#### Task prompt
A line belongs in the answer if it contains "clock"; copy every such line from the entries below.
BEGIN
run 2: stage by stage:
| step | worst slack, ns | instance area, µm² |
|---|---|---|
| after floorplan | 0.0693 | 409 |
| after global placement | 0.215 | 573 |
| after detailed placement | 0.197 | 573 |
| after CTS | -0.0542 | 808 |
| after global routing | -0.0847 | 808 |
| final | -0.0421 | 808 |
==> src/rtl/core/frnn_pkg.sv <==
// Shared types, constants and state encoding for the fixed-radius neighbor search core.
package frnn_pkg;

   // Field widths fixed by the request and response formats.
   localparam int COORD_W     = 16;
   localparam int INDEX_W     = 8;
   localparam int RADIUS_W    = 35;
   localparam int COUNT_W     = 9;
   localparam int MASK_W      = 64;
   localparam int WORD_W      = 2;
   localparam int CSR_INDEX_W = 1;
   localparam int CSR_DATA_W  = RADIUS_W;

   // Index space reachable by point_index, and the mask words that cover it.
   localparam int INDEX_LIMIT = 256;
   localparam int NUM_WORDS   = INDEX_LIMIT / MASK_W;

   // Default configuration of the core.
   localparam int DEF_MAX_POINTS = 256;
   localparam int DEF_DIMS       = 2;
   localparam int DEF_COORD_BITS = 16;

   // Register reset values.
   localparam logic [COUNT_W-1:0]  POINT_COUNT_RESET = COUNT_W'(256);
   localparam logic [RADIUS_W-1:0] RADIUS_SQ_RESET   = '0;

   // Request commands.
   localparam logic CMD_LOAD  = 1'b0;
   localparam logic CMD_QUERY = 1'b1;

   // Configuration register indexes.
   localparam logic [CSR_INDEX_W-1:0] CSR_RADIUS_SQ   = 1'b0;
   localparam logic [CSR_INDEX_W-1:0] CSR_POINT_COUNT = 1'b1;

   // Request payload.
   typedef struct packed {
      logic                      command;
      logic [INDEX_W-1:0]        point_index;
      logic signed [COORD_W-1:0] coord_0;
      logic signed [COORD_W-1:0] coord_1;
      logic signed [COORD_W-1:0] coord_2;
      logic signed [COORD_W-1:0] coord_3;
   } frnn_req_type;

   // Response payload.
   typedef struct packed {
      logic [WORD_W-1:0] word_index;
      logic [MASK_W-1:0] neighbor_mask;
      logic              last_word;
   } frnn_rsp_type;

   // Control that travels with one point into the distance pipeline.
   typedef struct packed {
      logic               valid;
      logic               skip;
      logic [INDEX_W-1:0] tag;
   } frnn_job_type;

   // Verdict for one point leaving the distance pipeline.
   typedef struct packed {
      logic               valid;
      logic               hit;
      logic [INDEX_W-1:0] tag;
   } frnn_hit_type;

   // Sequencer states.
   typedef enum logic [2:0] {
      S_IDLE,
      S_QUERY,
      S_SCAN,
      S_DRAIN,
      S_EMIT
   } frnn_state_type;

endpackage

==> src/rtl/core/frnn_dist.sv <==
// Pipelined squared-distance unit: one point pair per cycle, verdict from the registered compare stage.
module frnn_dist #(
   parameter int DIMS       = frnn_pkg::DEF_DIMS,
   parameter int COORD_BITS = frnn_pkg::DEF_COORD_BITS
) (
   input  logic                             clock,
   input  logic                             reset,
   input  frnn_pkg::frnn_job_type           job,
   input  logic [DIMS*COORD_BITS-1:0]       point_a,
   input  logic [DIMS*COORD_BITS-1:0]       point_b,
   input  logic [frnn_pkg::RADIUS_W-1:0]    radius_sq,
   output frnn_pkg::frnn_hit_type           result,
   output logic                             busy
);
   import frnn_pkg::*;

   localparam int SQ_W  = 2 * COORD_BITS;
   localparam int SUM_W = SQ_W + 2;
   localparam int CMP_W = (SUM_W > RADIUS_W) ? SUM_W : RADIUS_W;

   frnn_job_type                    s1_ff, s2_ff, s3_ff;
   logic [DIMS-1:0][COORD_BITS-1:0] abs_in, abs_ff;
   logic [DIMS-1:0][SQ_W-1:0]       sq_in, sq_ff;
   logic [SUM_W-1:0]                sum_in, sum_ff;
   frnn_hit_type                    result_in, result_ff;

   // Stage 1: per-axis difference magnitude of the sign-extended coordinates.
   always_comb begin
      logic signed [COORD_BITS:0] ca;
      logic signed [COORD_BITS:0] cb;
      logic signed [COORD_BITS:0] diff;
      logic        [COORD_BITS:0] mag;
      for (int d = 0; d < DIMS; d++) begin
         ca   = {point_a[d*COORD_BITS + COORD_BITS-1], point_a[d*COORD_BITS +: COORD_BITS]};
         cb   = {point_b[d*COORD_BITS + COORD_BITS-1], point_b[d*COORD_BITS +: COORD_BITS]};
         diff = ca - cb;
         mag  = diff[COORD_BITS] ? (COORD_BITS+1)'(-diff) : diff;
         abs_in[d] = mag[COORD_BITS-1:0];
      end
   end

   // Stage 2: one multiplier per axis squares the magnitude.
   always_comb begin
      for (int d = 0; d < DIMS; d++) begin
         sq_in[d] = SQ_W'(abs_ff[d]) * SQ_W'(abs_ff[d]);
      end
   end

   // Stage 3: sum of the squares.
   always_comb begin
      sum_in = '0;
      for (int d = 0; d < DIMS; d++) begin
         sum_in = sum_in + SUM_W'(sq_ff[d]);
      end
   end

   // Stage 4: compare against the radius, never marking the queried point.
   always_comb begin
      result_in.valid = s3_ff.valid;
      result_in.tag   = s3_ff.tag;
      result_in.hit   = !s3_ff.skip && (CMP_W'(sum_ff) <= CMP_W'(radius_sq));
   end

   // Pipeline control.
   always_ff @(posedge clock) begin
      if (reset) begin
         s1_ff     <= '0;
         s2_ff     <= '0;
         s3_ff     <= '0;
         result_ff <= '0;
      end else begin
         s1_ff     <= job;
         s2_ff     <= s1_ff;
         s3_ff     <= s2_ff;
         result_ff <= result_in;
      end
   end

   // Pipeline data.
   always_ff @(posedge clock) begin
      abs_ff <= abs_in;
      sq_ff  <= sq_in;
      sum_ff <= sum_in;
   end

   assign result = result_ff;
   assign busy   = s1_ff.valid | s2_ff.valid | s3_ff.valid | result_ff.valid;

`ifndef SYNTHESIS
   a_latency: assert property (@(posedge clock) disable iff (reset)
      job.valid |-> ##4 result.valid)
      else $error("distance verdict missing four cycles after a job");
   a_no_ghost: assert property (@(posedge clock) disable iff (reset)
      !job.valid |-> ##4 !result.valid)
      else $error("distance verdict without a job");
   a_skip_clear: assert property (@(posedge clock) disable iff (reset)
      (job.valid && job.skip) |-> ##4 !result.hit)
      else $error("queried point marked as its own neighbor");
`endif

endmodule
END
#### Your solution
   input  logic                             clock,
   always_ff @(posedge clock) begin
   always_ff @(posedge clock) begin
   a_latency: assert property (@(posedge clock) disable iff (reset)
   a_no_ghost: assert property (@(posedge clock) disable iff (reset)
   a_skip_clear: assert property (@(posedge clock) disable iff (reset)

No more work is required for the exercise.